Too much information on Afghanistan comes from journalists who quickly don a turban, join a group of mujahidin fighters, get buzzed by Soviet gunships, and then think themselves experts. On the other hand, specialists who understand Afghan society and civilization well enough to assess the larger issues of the war tend not to know enough about conditions on the ground.
Olivier Roy, a young French anthropologist who has made annual trips to Afghanistan since 1980, mixes the knowledge of the specialist with the timely information of the traveler, and the combination is extremely impressive. Islam and Resistance in Afghanistan (Cambridge, 256 pages, $24.95) is the first book to explain the context of the mujahidin and the factors that will decide their fate.
Mr. Roy is categorical in saying that "there is no possibility of the resistance being crushed by might." It faces military problems, to be sure, especially the scarcity of materiel and long lines of communication. But Mr. Roy contends that, above all, the war hinges on political relations among the Afghans. The U.S.S.R. can win if it succeeds in driving a wedge between the resistance and the Afghan population, even if that takes decades. The resistance can win if it manages to unify the Afghans behind the goal of Soviet expulsion.

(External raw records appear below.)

==> src/include/ps2_key_consts.svh <==
`ifndef PS2_KEY_CONSTS_SVH
`define PS2_KEY_CONSTS_SVH

// Spacebar make code, set 2
`define SC_SPACE 8'h29
// Prefix that marks the next byte as a key release
`define SC_BREAK 8'hF0

// Start, eight data bits, parity, stop
`define PS2_FRAME_BITS 11

// Scan code buffer between receiver and decoder
`define SCAN_FIFO_DEPTH 4
`define SCAN_FIFO_AW 2

// Flip-flops per PS/2 line before any logic looks at it
`define PS2_SYNC_STAGES 3

`endif

==> src/design/ps2_key_pkg.sv <==
package ps2_key_pkg;

    // One byte as delivered by the keyboard
    typedef logic [7:0] scan_code_t;

    // Bit position inside an 11-bit frame
    // Start bit is 0, stop bit is 10
    typedef logic [3:0] frame_count_t;

    // Receiver FSM states
    typedef enum logic [1:0] {
        // Waiting for a start bit
        rx_idle,
        // Collecting data, parity and stop bits
        rx_shifting,
        // Frame complete, one cycle to report it
        rx_done
    } rx_state_t;

endpackage

==> src/design/ps2_rx.sv <==
`include "ps2_key_consts.svh"

module ps2_rx (
    input  logic                   CLOCK_50,
    input  logic                   reset,
    input  logic                   PS2_CLK,
    input  logic                   PS2_DAT,
    output ps2_key_pkg::scan_code_t scan_code,
    output logic                   scan_valid,
    output logic                   frame_error
);

    import ps2_key_pkg::*;

    // Both lines are asynchronous to CLOCK_50
    logic [`PS2_SYNC_STAGES-1:0] clk_sync;
    logic [`PS2_SYNC_STAGES-1:0] dat_sync;
    // Previous synchronized keyboard clock
    logic clk_last;
    logic fall_edge;
    logic dat_bit;

    rx_state_t    state;
    frame_count_t bit_count;
    // Data bits 7..0, then parity, then stop, after ten shifts
    logic [9:0]   frame_bits;
    logic         parity_ok;
    logic         stop_ok;

    // Lines idle high, so the chains reset to ones
    always_ff @(posedge CLOCK_50 or posedge reset) begin
        if (reset) begin
            clk_sync <= '1;
            dat_sync <= '1;
            clk_last <= 1'b1;
        end else begin
            clk_sync <= {clk_sync[`PS2_SYNC_STAGES-2:0], PS2_CLK};
            dat_sync <= {dat_sync[`PS2_SYNC_STAGES-2:0], PS2_DAT};
            clk_last <= clk_sync[`PS2_SYNC_STAGES-1];
        end
    end

    // Keyboard changes data on rising edge, we sample on falling edge
    assign fall_edge = clk_last & ~clk_sync[`PS2_SYNC_STAGES-1];
    assign dat_bit   = dat_sync[`PS2_SYNC_STAGES-1];

    always_ff @(posedge CLOCK_50 or posedge reset) begin
        if (reset) begin
            state     <= rx_idle;
            bit_count <= '0;
        end else begin
            case (state)
                rx_idle: begin
                    // Start bit must be low, anything else is noise
                    if (fall_edge && !dat_bit) begin
                        state     <= rx_shifting;
                        bit_count <= frame_count_t'(1);
                    end
                end
                rx_shifting: begin
                    if (fall_edge) begin
                        bit_count <= bit_count + frame_count_t'(1);
                        // Stop bit is the last one in the frame
                        if (bit_count == frame_count_t'(`PS2_FRAME_BITS - 1)) begin
                            state <= rx_done;
                        end
                    end
                end
                rx_done: begin
                    // Report lasts exactly one cycle
                    state     <= rx_idle;
                    bit_count <= '0;
                end
                default: begin
                    state <= rx_idle;
                end
            endcase
        end
    end

    // LSB first, so shift in from the top
    always_ff @(posedge CLOCK_50) begin
        if (state == rx_shifting && fall_edge) begin
            frame_bits <= {dat_bit, frame_bits[9:1]};
        end
    end

    // Odd parity over data plus parity bit
    assign parity_ok = ^frame_bits[8:0];
    assign stop_ok   = frame_bits[9];

    assign scan_code   = frame_bits[7:0];
    // Either strobe, never both
    assign scan_valid  = (state == rx_done) && parity_ok && stop_ok;
    assign frame_error = (state == rx_done) && !(parity_ok && stop_ok);

endmodule

==> src/design/scan_fifo.sv <==
`include "ps2_key_consts.svh"

module scan_fifo (
    input  logic                   CLOCK_50,
    input  logic                   reset,
    input  logic                   push,
    input  ps2_key_pkg::scan_code_t push_data,
    input  logic                   pop,
    output ps2_key_pkg::scan_code_t fifo_data,
    output logic                   fifo_empty
);

    import ps2_key_pkg::*;

    // One extra bit so a full buffer is distinct from an empty one
    localparam int unsigned cnt_w = `SCAN_FIFO_AW + 1;

    scan_code_t mem [`SCAN_FIFO_DEPTH];

    logic [`SCAN_FIFO_AW-1:0] wr_ptr;
    logic [`SCAN_FIFO_AW-1:0] rd_ptr;
    logic [cnt_w-1:0]         count;
    logic                     full;
    logic                     do_push;
    logic                     do_pop;

    assign full       = (count == cnt_w'(`SCAN_FIFO_DEPTH));
    assign fifo_empty = (count == '0);

    // Push into a full buffer is dropped
    assign do_push = push && !full;
    assign do_pop  = pop && !fifo_empty;

    // Storage only, pointers say what is valid
    always_ff @(posedge CLOCK_50) begin
        if (do_push) begin
            mem[wr_ptr] <= push_data;
        end
    end

    // Depth is a power of two, pointers wrap by themselves
    always_ff @(posedge CLOCK_50 or posedge reset) begin
        if (reset) begin
            wr_ptr <= '0;
            rd_ptr <= '0;
            count  <= '0;
        end else begin
            if (do_push) begin
                wr_ptr <= wr_ptr + 1'b1;
            end
            if (do_pop) begin
                rd_ptr <= rd_ptr + 1'b1;
            end
            // Simultaneous push and pop leaves the count alone
            if (do_push && !do_pop) begin
                count <= count + 1'b1;
            end else if (do_pop && !do_push) begin
                count <= count - 1'b1;
            end
        end
    end

    // Head entry, valid whenever not empty
    assign fifo_data = mem[rd_ptr];

endmodule

==> src/design/space_key_detector.sv <==
`include "ps2_key_consts.svh"

module space_key_detector (
    input  logic                   CLOCK_50,
    input  logic                   reset,
    input  ps2_key_pkg::scan_code_t fifo_data,
    input  logic                   fifo_empty,
    output logic                   fifo_pop,
    output logic                   space_pressed_pulse,
    output logic                   space_is_down
);

    // Set after F0, cleared by the byte that follows
    logic break_seen;

    // Always ready, take a byte whenever one is there
    assign fifo_pop = !fifo_empty;

    always_ff @(posedge CLOCK_50 or posedge reset) begin
        if (reset) begin
            break_seen          <= 1'b0;
            space_pressed_pulse <= 1'b0;
            space_is_down       <= 1'b0;
        end else begin
            // Pulse is one clock wide
            space_pressed_pulse <= 1'b0;

            if (fifo_pop) begin
                if (fifo_data == `SC_BREAK) begin
                    break_seen <= 1'b1;
                end else if (break_seen) begin
                    // Byte after F0 names the released key
                    break_seen <= 1'b0;
                    if (fifo_data == `SC_SPACE) begin
                        space_is_down <= 1'b0;
                    end
                end else if (fifo_data == `SC_SPACE) begin
                    // Make code, typematic repeats pulse again
                    space_pressed_pulse <= 1'b1;
                    space_is_down       <= 1'b1;
                end
                // Other make codes and E0 prefixes fall through
            end
        end
    end

endmodule

==> src/design/ps2_space_top.sv <==
module ps2_space_top (
    input  logic CLOCK_50,
    input  logic reset,
    input  logic PS2_CLK,
    input  logic PS2_DAT,
    output logic space_pressed_pulse,
    output logic space_is_down,
    output logic frame_error
);

    import ps2_key_pkg::*;

    // Receiver to FIFO
    scan_code_t scan_code;
    logic       scan_valid;

    // FIFO to decoder
    scan_code_t fifo_data;
    logic       fifo_empty;
    logic       fifo_pop;

    // Bad frames go straight out, nothing is pushed for them
    ps2_rx rx_i (
        .CLOCK_50   (CLOCK_50),
        .reset      (reset),
        .PS2_CLK    (PS2_CLK),
        .PS2_DAT    (PS2_DAT),
        .scan_code  (scan_code),
        .scan_valid (scan_valid),
        .frame_error(frame_error)
    );

    scan_fifo fifo_i (
        .CLOCK_50  (CLOCK_50),
        .reset     (reset),
        .push      (scan_valid),
        .push_data (scan_code),
        .pop       (fifo_pop),
        .fifo_data (fifo_data),
        .fifo_empty(fifo_empty)
    );

    space_key_detector det_i (
        .CLOCK_50           (CLOCK_50),
        .reset              (reset),
        .fifo_data          (fifo_data),
        .fifo_empty         (fifo_empty),
        .fifo_pop           (fifo_pop),
        .space_pressed_pulse(space_pressed_pulse),
        .space_is_down      (space_is_down)
    );

endmodule

==> config.mk <==
export PLATFORM = sky130hd
export DESIGN_NAME = ps2_space_top
export DESIGN_NICKNAME = d
export VERILOG_FILES = /design/src/design/ps2_key_pkg.sv /design/src/design/ps2_rx.sv /design/src/design/scan_fifo.sv /design/src/design/space_key_detector.sv /design/src/design/ps2_space_top.sv
export VERILOG_INCLUDE_DIRS = /design/src /design/src/include
export SDC_FILE = /design/constraint.sdc
export NUM_CORES = 1
export LEC_CHECK = 0
export BUFFER_PORTS_ARGS = -buffer_cell sky130_fd_sc_hd__buf_4
export CAP_MARGIN = 40
export CORE_ASPECT_RATIO = 1.1
export CORE_UTILIZATION = 50
export CTS_BUF_LIST = sky130_fd_sc_hd__clkbuf_8
export DETAILED_ROUTE_END_ITERATION = 10
export PLACE_DENSITY = 0.66
export SLEW_MARGIN = 20
export SYNTH_ARGS = -nofsm -noshare
export SYNTH_HDL_FRONTEND = slang
export SYNTH_HIERARCHICAL = 1
export SYNTH_SLANG_ARGS = --single-unit
==> constraint.sdc <==
create_clock -name CLOCK_50 -period 3.5 [get_ports CLOCK_50]
set_clock_uncertainty 0.1 [all_clocks]
set_input_delay 0.525 -clock CLOCK_50 [delete_from_list [all_inputs] [get_ports CLOCK_50]]
set_output_delay 0.525 -clock CLOCK_50 [all_outputs]
set_load 0.02 [all_outputs]
Word level (Yosys, flattened, before mapping)
Memories as Yosys holds them, arrays and structs flattened.
Cells that the tools add are included.
Widths: inputs -> output; s select.
{"block": "word_totals", "output_inout_bits": 3, "register_bits": 33, "word_cells": 72, "n_memories": 1, "mem_bits_rw": 32}
{"name": "fifo_i.mem", "depth": 4, "word_bits": 8, "read_ports": 1, "rd_clocked_by_memory_dff": 0, "wr": 1, "line": "scan_fifo.sv:18", "text": "scan_code_t mem [`SCAN_FIFO_DEPTH];"}
{"block": "classes", "n_reduce_logical": 22, "eq_ne": 9, "n_addsub": 5, "mux": 19, "n_bitwise": 4}
{"operator": "$pmux 4 s3", "count": 1}
{"operator": "$mux 1", "count": 10}
{"operator": "$logic_and 1x1->1", "count": 9}
{"operator": "$reduce_and 3->1", "count": 3}
{"operator": "$reduce_xor 9->1", "count": 1}
{"operator": "$eq 8x6->1 const B", "count": 1}
{"operator": "$eq 8x8->1 const B", "count": 1}
{"operator": "$mux 4", "count": 2}
{"operator": "$mux 2", "count": 3}
{"operator": "$mux 3", "count": 2}
{"operator": "$ne 2x1->1 const B", "count": 3}
{"operator": "$logic_not 1->1", "count": 5}
{"operator": "$add 2x1->2 const B", "count": 2}
{"operator": "$add 4x1->4 const B", "count": 1}
{"operator": "$eq 4x4->1 const B", "count": 1}
{"operator": "$pmux 2 s2", "count": 1}
{"operator": "$add 3x1->3 const B", "count": 1}
{"operator": "$eq 3x3->1 const B", "count": 1}
{"operator": "$logic_not 3->1", "count": 1}
{"operator": "$not 1->1", "count": 3}
{"operator": "$reduce_bool 3->1", "count": 1}
{"operator": "$sub 3x1->3 const B", "count": 1}
{"operator": "$eq 2x1->1 const B", "count": 1}
{"operator": "$eq 2x2->1 const B", "count": 1}
{"operator": "other kinds (3)", "count": 3}

Longest topological paths before layout
{"block": "logic_depth", "ltp_word": 8, "mapped_depth": 11, "mapped_depth_nobuf": 11}

By module
The synthesis kept the hierarchy.
{"module": "scan_fifo", "area_per_inst_um2": 1586.5, "cells_each": 77, "seq_area_each_um2": 1136.1, "n_inst": 1}
{"module": "ps2_rx", "area_per_inst_um2": 1097.3, "cells_each": 80, "seq_area_each_um2": 634.4, "n_inst": 1}
{"module": "space_key_detector", "area_per_inst_um2": 153.9, "cells_each": 16, "seq_area_each_um2": 75.1, "n_inst": 1}

Least setup slack after synthesis
OpenSTA, ideal clock, no wires.
{"block": "synth_timing", "path_kind": "register to register", "startpoint": "register rx_i.frame_bits[2]", "endpoint": "register fifo_i.count[2]", "path_buffers": 0, "synth_period_minus_slack_ns": 2.669, "arrival_ns": 2.490, "t_required_ns": 3.321, "setup_slack_ns": 0.831, "stages_incl_launch_ff": 12, "cell_sequence": "edfxtp_1 > xor2_1 > xnor3_1 > mux2i_1 > and2_1 > a21boi_4 > ha_1 > inv_1 > fa_1 > xor2_1 > nor2_1 > xor2_1"}
{"block": "synth_between", "elab_chain_cells": 7}
{"element": "start, declared", "line": "ps2_rx.sv:26", "text": "logic [9:0] frame_bits;"}
{"element": "start signal, assigned", "line": "ps2_rx.sv:84", "text": "frame_bits <= {dat_bit, frame_bits[9:1]};"}
{"element": "$reduce_xor 9->1 *", "line": "ps2_rx.sv:89", "text": "assign parity_ok = ^frame_bits[8:0];"}
{"element": "$logic_and 1x1->1 * (2 in series)", "line": "ps2_rx.sv:94", "text": "assign scan_valid = (state == rx_done) && parity_ok && stop_ok;"}
{"element": "net scan_valid", "line": "ps2_space_top.sv:15", "text": "logic scan_valid;"}
{"element": "$logic_and 1x1->1 *", "line": "scan_fifo.sv:31", "text": "assign do_push = push && !full;"}
{"element": "net fifo_i.do_push", "line": "scan_fifo.sv:24", "text": "logic do_push;"}
{"element": "$logic_not 1->1", "line": "scan_fifo.sv:57", "text": "end else if (do_pop && !do_push) begin"}
{"element": "$logic_and 1x1->1", "line": "scan_fifo.sv:57"}
{"element": "$reduce_bool 2->1 (no line)"}
{"element": "end signal, assigned", "line": "scan_fifo.sv:56", "text": "count <= count + 1'b1;"}
{"element": "end signal, assigned", "line": "scan_fifo.sv:58", "text": "count <= count - 1'b1;"}
{"element": "end, declared", "line": "scan_fifo.sv:22", "text": "logic [cnt_w-1:0] count;"}
Mark *: on every way through the listed nets, which the timed path passes. The rest lies on a longest branch.
A chain may end at the register's enable or synchronous reset.

Final worst setup path
Same ends and word-level chain as after synthesis.

==> out/qor.yml <==
rows: 28
p_sw_share_pct: 25.7
core_area_um2: 5430
max_cap_violations: 0
final_nets: 196
fmax_mhz: 339
cp_slowest_stage_delay_ns: 0.48
pwr-share-clk_pct: 35.4
synth.largest_area_cell: "edfxtp_1"
dr_total_vias: 1342
port_buffers: 6
cts_tree: "yes"
grt_pass1_wl_um: 6840
syn-cell-area_um2: 2840
crit_arrival_ns: 3.11
ctsLongestPathBuffers: 2
report.final.slew_viol_count: 0
drtIter0Drc: 52
synth_edf_count: 42
critPathLaunchType: "flop"
dr.pass1.iters: 4
drive_gt1_share_pct: 26.5
syn2layout_area_growth_pct: 10.1
power.net_switching_mw: 0.498
criticalPathCategory: "reg2reg"
startpoint: "rx_i/frame_bits[2]$_DFFE_PP_"
holdCritPathClass: "in2reg"
cts_sinks: 65
die_x_um: 73.8
start_util_pct: 52.3
pin_count: 7
avgSynthCellArea_um2: 16.4
wire_per_inst_um: 16.1
seq_area_um2: 1850
reg2reg_from: "rx_i/frame_bits[2]$_DFFE_PP_"
hpwl_um: 2900
syn_nets: 189
setup_viol: 0
maxSlewHeadroom_pct: 60.5
cts_root_buf: "clkbuf_8"
period_share_pct: 84.4
antenna_found_initial: 0
vias_per_cell: 5.16
clk_pin_slew_ns: 0.07
p_leak_nw: 1.23
crit_path_end_kind: "flop"
synth_top_area_share_pct: 44.4
worst_slew_pin_slew_ns: 0.593
yosysMostFrequentCell: "edfxtp_1"
hold_viol: 0
htreeDepth: 3
overflow: 0
async_reset_ff_share_pct: 35.4
dieArea_um2: 5980
syn_inst: 173
share_comb_of_total_power_pct: 15.4
diodes: 0
grtUsageTotal_pct: 16.9
grt_max_degree: 14
min_period_ns: 2.95
synth_flop_cell: "edfxtp_1"
rsz0062_at_grt: "no"
crit_path_cell_trace: "xor2_1 -> xnor3_1 -> mux2i_1 -> and2_1 -> a21boi_4 -> ha_1 -> inv_1 -> fa_1 -> xor2_1 -> nor2_1 -> xor2_1"
synthTopCellsByArea: "edfxtp_1 44%, dfrtp_1 14%, dfstp_2 6.5%"
synth_cell_types: 43
place_ws_ns: 0.566
multi_input_area_um2: 858
path_max_fanout: 7
seq_power_share_pct: 49.2
cpMaxStageDelayCell: "edfxtp_1"
ctsHoldBuffers: 1
p_int_mw: 1.44
ant_nets: 0
max-vdd-ir-drop_v: 0.000364
post-route-drc-count: 0
ys_warn_count: 6
clock_latency_ns: 0.33
critPathRequiredTime_ns: 3.66
layout_setup_ws_ns: 0.548
fp.dieH_um: 81.0
worst_path_most_repeated_cell: "xor2_1"
post_cts_buffers: 0
ys_seq_area_share_pct: 65.0
cts_resized: 0
synth_seq_cells: 65
fillerInstances: 447
gp_congestion: 0.762
wirelength_um: 4180
outcome: "completed"
power_density_nw_per_um2: 620
hold_start: "PS2_DAT"
ys_top_cells_by_count: "42 x edfxtp_1, 16 x dfrtp_1, 14 x inv_1"
grt_pass1_vias: 1412
cts_buffers: 9
tns_ns: 0
-- state kept, by name, indices dropped and copies added (netlist names) --
signal,cells
det_i/break_seen,1
det_i/space_is_down,1
det_i/space_pressed_pulse,1
fifo_i/count,3
fifo_i/mem,32
fifo_i/rd_ptr,2
fifo_i/wr_ptr,2
rx_i/bit_count,4
rx_i/clk_last,1
rx_i/clk_sync,3
rx_i/dat_sync,3
rx_i/frame_bits,10
rx_i/state,2
-- per-stage QoR --
stage	instances	total power [mW]	utilization (%)	hold slack, ns	cell area, um2
2_1_floorplan	173	1.21	-	0.179	2840
5_1_grt	260	2.04	57.5	0.171	3120
6_report	260	1.94	57.5	0.201	3120
3_5_place_dp	243	1.27	53.3	0.247	2900
3_3_place_gp	243	1.25	53.3	0.249	2900
4_1_cts	260	1.96	57.5	0.182	3120
-- placed cells by master (no fill, tap or decap), types with 4 or more instances in the layout --
master    instances
nor2_1            5
xnor2_1           6
inv_1            14
dfstp_2           7
clkbuf_8          9
mux2_2            4
mux4_2            8
and2_1            6
ha_1             11
buf_4             6
dfrtp_1          16
edfxtp_1         42
-- kinds of logic after synthesis --
family | count (synthesis) | share of synthesized area, %
xor gates and xnor gates | 11 | 4.37
and+or+nand+nor | 34 | 7.54
DFF | 65 | 65.0
adders and majority gates | 12 | 5.56
buffers and inverters | 25 | 4.72
AOI/OAI and AO/OA | 10 | 3.26
muxes | 16 | 9.52
-- final cells by class --
class,instances,area share [%]
clock buffers,9,3.97
clock inverters,7,3.00
inverters,14,1.68
multi-input cells,83,27.5
flip-flops and latches,65,59.1
well taps,75,3.00
repair buffers,7,1.76
-- power groups by stage --
stage                     Sequential [mW]  Clock, mW  Combinational (mW)
final                               0.954      0.686               0.299
after detailed placement            0.970          0               0.299
after global routing                0.964      0.738               0.335
after floorplan                     0.943          0               0.270
after global placement              0.965          0               0.285
after CTS                           0.954      0.706               0.300
-- worst max-delay path, delay by kind of cell (launching register included) --
family,cells,cell delay [ns]
adder cells (fa/ha/maj),2,0.60
flip-flops,1,0.48
AO/OA/AOI/OAI,1,0.27
XOR/XNOR,4,0.90
buffers and inverters,1,0.06
multiplexers,1,0.22
AND/OR/NAND/NOR,2,0.27
-- layer usage --
metal | global-route usage [%] | routed length, um
met5 | 0 | 0
met4 | 7.50 | 68
met3 | 6.33 | 120
met2 | 28.6 | 2190
met1 | 19.0 | 1800
-- final timing paths --
kind | to | slack (ns) | cells after the start
setup / recovery | fifo_i/count[2]$_DFFE_PP0P_ | 0.55 | 11
hold / removal | rx_i/dat_sync[0]$_DFF_PP1_ | 0.20 | 1
setup reg to reg | fifo_i/count[2]$_DFFE_PP0P_ | 0.55 | 11
hold reg to reg | rx_i/dat_sync[1]$_DFF_PP1_ | 0.26 | 0
max in group asynchronous | rx_i/dat_sync[1]$_DFF_PP1_ | 2.26 | 3
min in group asynchronous | det_i/break_seen$_DFFE_PP0N_ | 0.55 | 3
Power figures use the tool's default switching activity.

Mr. Roy believes the resistance has taken proper steps to avoid alienating itself from the civilians. It takes great care to act in a legal fashion, treating noncombatants justly and respecting decisions made by independent religious judges. Moreover, nine long years of war have cemented relations between the resistance and the civilian population. This amounts to a major change in Afghan society, because, until the fighting began, Afghans directed their ultimate allegiance to the extended family, the tribe, the village, the profession or the ethnic group. The war pulled Afghans away from these parochial affiliations and imbued them with a sense of belonging to something larger.
In most countries where this process of cohesion has occurred, that larger entity is the nation. But in Afghanistan nationalism remains a weak force. Instead, allegiance has grown to the international community of Moslems, the Islamic people as a whole. This strengthening of Islamic sentiment translates into a much greater social role for Islam. Also, it gives religious officials an enhanced authority and permits fundamentalist leaders to emerge as the power brokers. In contrast, the standing of tribal leaders and village families has plummeted.
As proof of the civilian population's new solidarity, Mr. Roy points to the cooperation offered the resistance: "Throughout the country there is no shortage of willing guides, people who will lend out their horses, provide shelter, education and finance, without any coercion. To anyone who knew the old Afghanistan where, apart from individual hospitality, everything had to be paid for, the spiritual growth of the people is a striking phenomenon."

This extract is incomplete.